→ **Task requirements**
Find the line with "setup_path,critPathArrivalTime,2480,ps" and the line with "power,power_density,981,nW/um^2" in the entries below; output exactly those two lines, every line between them, and no others.

→ **Extracted records**
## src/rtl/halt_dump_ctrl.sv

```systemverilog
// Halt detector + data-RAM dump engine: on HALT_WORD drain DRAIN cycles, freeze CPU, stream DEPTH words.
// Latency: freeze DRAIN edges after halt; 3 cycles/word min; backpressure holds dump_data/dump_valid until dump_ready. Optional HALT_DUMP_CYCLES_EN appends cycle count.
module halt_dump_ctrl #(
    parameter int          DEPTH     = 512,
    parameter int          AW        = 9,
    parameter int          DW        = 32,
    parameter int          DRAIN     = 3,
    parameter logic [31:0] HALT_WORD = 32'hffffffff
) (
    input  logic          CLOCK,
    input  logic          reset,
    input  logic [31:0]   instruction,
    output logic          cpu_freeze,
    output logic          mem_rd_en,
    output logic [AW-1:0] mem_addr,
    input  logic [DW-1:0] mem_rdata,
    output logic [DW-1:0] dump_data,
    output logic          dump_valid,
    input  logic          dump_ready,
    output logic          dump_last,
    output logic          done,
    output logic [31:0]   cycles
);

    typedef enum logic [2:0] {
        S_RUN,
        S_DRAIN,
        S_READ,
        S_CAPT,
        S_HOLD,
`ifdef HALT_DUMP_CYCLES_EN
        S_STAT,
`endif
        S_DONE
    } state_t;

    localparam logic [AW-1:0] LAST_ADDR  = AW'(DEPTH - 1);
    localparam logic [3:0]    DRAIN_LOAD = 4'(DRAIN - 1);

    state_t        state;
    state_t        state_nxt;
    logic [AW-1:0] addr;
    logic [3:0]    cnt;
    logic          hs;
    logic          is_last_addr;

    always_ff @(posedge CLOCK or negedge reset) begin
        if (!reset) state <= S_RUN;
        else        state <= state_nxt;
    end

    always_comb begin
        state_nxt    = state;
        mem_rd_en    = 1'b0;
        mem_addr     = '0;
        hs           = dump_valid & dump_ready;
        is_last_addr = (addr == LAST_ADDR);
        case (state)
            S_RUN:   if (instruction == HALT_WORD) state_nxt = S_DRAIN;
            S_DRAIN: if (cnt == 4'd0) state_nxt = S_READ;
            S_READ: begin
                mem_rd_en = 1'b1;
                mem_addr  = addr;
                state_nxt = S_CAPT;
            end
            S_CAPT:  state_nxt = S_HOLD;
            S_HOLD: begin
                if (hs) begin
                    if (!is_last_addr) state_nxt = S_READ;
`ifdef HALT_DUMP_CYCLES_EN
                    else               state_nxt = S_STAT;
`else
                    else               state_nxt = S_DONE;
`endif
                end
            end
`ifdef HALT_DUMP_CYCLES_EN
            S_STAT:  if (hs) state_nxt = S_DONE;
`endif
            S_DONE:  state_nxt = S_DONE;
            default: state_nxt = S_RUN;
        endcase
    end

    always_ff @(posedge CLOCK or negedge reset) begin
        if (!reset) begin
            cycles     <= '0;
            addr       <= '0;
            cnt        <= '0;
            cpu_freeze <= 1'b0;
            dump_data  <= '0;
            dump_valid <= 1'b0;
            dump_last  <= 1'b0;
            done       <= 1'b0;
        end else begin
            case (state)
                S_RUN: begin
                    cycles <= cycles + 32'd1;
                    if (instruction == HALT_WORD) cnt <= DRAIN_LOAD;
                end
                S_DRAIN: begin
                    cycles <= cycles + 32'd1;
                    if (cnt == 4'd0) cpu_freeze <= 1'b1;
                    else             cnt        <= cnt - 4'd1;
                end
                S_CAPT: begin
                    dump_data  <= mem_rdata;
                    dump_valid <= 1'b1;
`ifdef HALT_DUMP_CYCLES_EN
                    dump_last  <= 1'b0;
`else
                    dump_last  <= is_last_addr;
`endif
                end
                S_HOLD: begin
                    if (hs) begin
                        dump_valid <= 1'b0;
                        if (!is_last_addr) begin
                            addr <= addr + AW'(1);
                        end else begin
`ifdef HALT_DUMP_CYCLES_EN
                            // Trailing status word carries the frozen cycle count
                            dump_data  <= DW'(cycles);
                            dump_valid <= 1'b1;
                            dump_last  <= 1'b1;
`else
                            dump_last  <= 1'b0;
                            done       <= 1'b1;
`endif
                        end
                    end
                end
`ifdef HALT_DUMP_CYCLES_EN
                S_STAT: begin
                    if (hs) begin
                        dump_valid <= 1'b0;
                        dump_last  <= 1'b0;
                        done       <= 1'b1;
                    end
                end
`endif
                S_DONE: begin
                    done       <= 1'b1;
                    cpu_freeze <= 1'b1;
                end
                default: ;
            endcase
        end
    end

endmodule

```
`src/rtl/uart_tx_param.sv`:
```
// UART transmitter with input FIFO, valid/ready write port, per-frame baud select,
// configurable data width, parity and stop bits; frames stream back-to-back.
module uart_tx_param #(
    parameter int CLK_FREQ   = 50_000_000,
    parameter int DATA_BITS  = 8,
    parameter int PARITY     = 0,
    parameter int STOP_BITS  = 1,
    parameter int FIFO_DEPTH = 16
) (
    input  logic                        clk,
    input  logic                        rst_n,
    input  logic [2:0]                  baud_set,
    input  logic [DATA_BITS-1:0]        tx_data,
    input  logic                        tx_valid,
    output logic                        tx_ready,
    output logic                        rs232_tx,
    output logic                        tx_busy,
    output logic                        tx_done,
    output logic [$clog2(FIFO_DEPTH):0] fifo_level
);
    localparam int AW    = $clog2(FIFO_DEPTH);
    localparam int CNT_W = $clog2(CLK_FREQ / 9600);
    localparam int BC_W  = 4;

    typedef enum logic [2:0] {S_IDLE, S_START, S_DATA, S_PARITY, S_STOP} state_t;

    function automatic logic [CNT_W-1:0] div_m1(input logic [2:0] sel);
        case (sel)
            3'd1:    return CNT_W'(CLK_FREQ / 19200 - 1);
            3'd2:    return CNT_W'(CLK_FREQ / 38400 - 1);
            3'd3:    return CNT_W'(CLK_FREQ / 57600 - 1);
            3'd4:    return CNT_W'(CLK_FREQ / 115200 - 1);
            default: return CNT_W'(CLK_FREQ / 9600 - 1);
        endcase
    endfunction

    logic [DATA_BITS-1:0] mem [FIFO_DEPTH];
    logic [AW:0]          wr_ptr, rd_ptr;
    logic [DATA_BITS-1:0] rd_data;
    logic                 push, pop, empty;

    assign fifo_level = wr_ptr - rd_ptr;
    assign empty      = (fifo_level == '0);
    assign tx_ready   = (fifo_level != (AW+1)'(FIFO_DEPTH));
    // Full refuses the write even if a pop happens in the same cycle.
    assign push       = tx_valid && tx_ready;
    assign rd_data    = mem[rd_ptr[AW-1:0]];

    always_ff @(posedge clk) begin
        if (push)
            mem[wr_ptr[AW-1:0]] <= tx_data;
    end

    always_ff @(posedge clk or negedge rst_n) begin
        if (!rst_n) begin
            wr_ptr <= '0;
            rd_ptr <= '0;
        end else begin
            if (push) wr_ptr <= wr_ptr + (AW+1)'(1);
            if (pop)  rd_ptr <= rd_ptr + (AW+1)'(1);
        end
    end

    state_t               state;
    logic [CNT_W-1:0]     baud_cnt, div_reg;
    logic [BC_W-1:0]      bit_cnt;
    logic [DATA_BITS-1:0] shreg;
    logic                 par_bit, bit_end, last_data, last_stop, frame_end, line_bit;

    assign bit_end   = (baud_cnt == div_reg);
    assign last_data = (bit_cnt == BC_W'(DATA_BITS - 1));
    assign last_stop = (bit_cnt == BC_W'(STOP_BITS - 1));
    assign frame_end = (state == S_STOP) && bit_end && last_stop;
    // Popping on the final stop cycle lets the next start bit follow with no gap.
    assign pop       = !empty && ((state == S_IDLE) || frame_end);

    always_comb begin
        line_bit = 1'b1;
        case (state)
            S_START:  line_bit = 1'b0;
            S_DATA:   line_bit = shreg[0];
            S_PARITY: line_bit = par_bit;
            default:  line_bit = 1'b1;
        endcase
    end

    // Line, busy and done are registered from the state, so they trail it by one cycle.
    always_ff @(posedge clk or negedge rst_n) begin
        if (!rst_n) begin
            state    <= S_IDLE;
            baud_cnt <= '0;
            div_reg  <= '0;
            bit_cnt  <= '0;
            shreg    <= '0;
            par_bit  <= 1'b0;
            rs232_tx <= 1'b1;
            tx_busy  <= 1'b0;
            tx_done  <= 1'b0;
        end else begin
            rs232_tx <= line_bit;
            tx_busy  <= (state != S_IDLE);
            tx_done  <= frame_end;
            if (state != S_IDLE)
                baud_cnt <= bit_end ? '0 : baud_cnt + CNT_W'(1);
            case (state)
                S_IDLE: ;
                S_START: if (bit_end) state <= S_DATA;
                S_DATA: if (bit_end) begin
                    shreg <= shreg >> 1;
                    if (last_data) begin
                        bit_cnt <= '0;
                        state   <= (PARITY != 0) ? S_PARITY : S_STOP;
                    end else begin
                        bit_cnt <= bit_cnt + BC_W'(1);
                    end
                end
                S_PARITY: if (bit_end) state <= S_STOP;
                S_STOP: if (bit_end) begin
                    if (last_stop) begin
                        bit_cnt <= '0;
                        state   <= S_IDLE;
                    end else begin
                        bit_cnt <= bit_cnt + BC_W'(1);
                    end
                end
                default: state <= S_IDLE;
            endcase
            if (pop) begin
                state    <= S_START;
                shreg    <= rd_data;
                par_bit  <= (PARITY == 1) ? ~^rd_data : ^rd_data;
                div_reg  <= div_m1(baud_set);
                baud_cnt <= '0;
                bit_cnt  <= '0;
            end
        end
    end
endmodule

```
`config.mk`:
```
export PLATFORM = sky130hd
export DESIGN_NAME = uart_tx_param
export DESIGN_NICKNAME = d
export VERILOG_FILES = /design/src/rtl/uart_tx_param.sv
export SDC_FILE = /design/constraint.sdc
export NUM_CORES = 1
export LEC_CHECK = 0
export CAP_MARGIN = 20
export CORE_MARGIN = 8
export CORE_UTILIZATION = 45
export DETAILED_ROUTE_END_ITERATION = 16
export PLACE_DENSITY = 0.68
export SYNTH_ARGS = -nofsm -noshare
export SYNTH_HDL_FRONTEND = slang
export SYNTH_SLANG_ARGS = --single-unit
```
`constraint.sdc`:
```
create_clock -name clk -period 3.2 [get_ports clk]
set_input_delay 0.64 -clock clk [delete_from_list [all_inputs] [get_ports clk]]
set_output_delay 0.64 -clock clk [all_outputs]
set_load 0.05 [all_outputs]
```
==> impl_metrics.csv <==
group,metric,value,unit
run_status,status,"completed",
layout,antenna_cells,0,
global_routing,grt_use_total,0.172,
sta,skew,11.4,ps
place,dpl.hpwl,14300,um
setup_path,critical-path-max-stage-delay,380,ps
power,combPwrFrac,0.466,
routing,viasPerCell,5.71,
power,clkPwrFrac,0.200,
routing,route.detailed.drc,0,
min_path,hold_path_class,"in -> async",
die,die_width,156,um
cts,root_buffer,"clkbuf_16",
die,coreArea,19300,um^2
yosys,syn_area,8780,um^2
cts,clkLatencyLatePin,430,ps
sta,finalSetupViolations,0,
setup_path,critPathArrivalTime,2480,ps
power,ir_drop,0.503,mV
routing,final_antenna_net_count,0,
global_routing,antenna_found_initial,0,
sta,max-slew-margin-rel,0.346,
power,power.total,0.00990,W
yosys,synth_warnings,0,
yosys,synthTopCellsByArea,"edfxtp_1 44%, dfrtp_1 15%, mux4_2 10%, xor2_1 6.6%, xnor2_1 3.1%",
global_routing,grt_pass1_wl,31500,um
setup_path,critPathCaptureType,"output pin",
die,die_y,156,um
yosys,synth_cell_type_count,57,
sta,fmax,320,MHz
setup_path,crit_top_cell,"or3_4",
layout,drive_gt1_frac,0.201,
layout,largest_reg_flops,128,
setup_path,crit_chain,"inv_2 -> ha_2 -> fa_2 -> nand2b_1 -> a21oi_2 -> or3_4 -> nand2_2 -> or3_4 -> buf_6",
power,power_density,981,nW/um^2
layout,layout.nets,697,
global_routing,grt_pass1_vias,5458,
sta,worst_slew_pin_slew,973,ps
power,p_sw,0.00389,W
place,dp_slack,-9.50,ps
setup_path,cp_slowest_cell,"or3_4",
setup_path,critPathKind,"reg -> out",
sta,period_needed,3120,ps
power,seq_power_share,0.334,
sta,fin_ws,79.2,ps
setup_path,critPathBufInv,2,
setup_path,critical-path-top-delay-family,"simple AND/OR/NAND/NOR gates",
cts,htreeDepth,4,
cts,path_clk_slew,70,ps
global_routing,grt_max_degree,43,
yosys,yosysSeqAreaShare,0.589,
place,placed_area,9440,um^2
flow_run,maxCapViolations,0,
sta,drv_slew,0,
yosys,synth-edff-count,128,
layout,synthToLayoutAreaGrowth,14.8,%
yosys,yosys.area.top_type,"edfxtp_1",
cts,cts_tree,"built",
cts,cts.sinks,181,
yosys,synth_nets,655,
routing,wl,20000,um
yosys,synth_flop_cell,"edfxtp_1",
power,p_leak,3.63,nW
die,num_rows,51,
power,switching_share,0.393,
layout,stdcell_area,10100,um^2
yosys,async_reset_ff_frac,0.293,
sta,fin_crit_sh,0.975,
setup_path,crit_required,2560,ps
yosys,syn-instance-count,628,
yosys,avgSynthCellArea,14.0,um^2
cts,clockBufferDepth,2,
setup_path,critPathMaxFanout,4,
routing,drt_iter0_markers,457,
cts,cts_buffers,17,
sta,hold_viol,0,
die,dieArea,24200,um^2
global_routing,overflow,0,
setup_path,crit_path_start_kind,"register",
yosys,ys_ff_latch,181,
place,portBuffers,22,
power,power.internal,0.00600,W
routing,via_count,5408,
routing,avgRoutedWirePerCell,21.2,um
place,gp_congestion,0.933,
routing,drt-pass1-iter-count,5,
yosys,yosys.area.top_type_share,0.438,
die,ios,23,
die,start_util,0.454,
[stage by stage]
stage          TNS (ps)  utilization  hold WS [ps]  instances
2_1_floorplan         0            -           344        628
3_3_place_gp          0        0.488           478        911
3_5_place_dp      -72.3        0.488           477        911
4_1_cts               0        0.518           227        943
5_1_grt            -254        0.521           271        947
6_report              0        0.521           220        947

→ **Reply to the exercise**
setup_path,critPathArrivalTime,2480,ps
power,ir_drop,0.503,mV
routing,final_antenna_net_count,0,
global_routing,antenna_found_initial,0,
sta,max-slew-margin-rel,0.346,
power,power.total,0.00990,W
yosys,synth_warnings,0,
yosys,synthTopCellsByArea,"edfxtp_1 44%, dfrtp_1 15%, mux4_2 10%, xor2_1 6.6%, xnor2_1 3.1%",
global_routing,grt_pass1_wl,31500,um
setup_path,critPathCaptureType,"output pin",
die,die_y,156,um
yosys,synth_cell_type_count,57,
sta,fmax,320,MHz
setup_path,crit_top_cell,"or3_4",
layout,drive_gt1_frac,0.201,
layout,largest_reg_flops,128,
setup_path,crit_chain,"inv_2 -> ha_2 -> fa_2 -> nand2b_1 -> a21oi_2 -> or3_4 -> nand2_2 -> or3_4 -> buf_6",
power,power_density,981,nW/um^2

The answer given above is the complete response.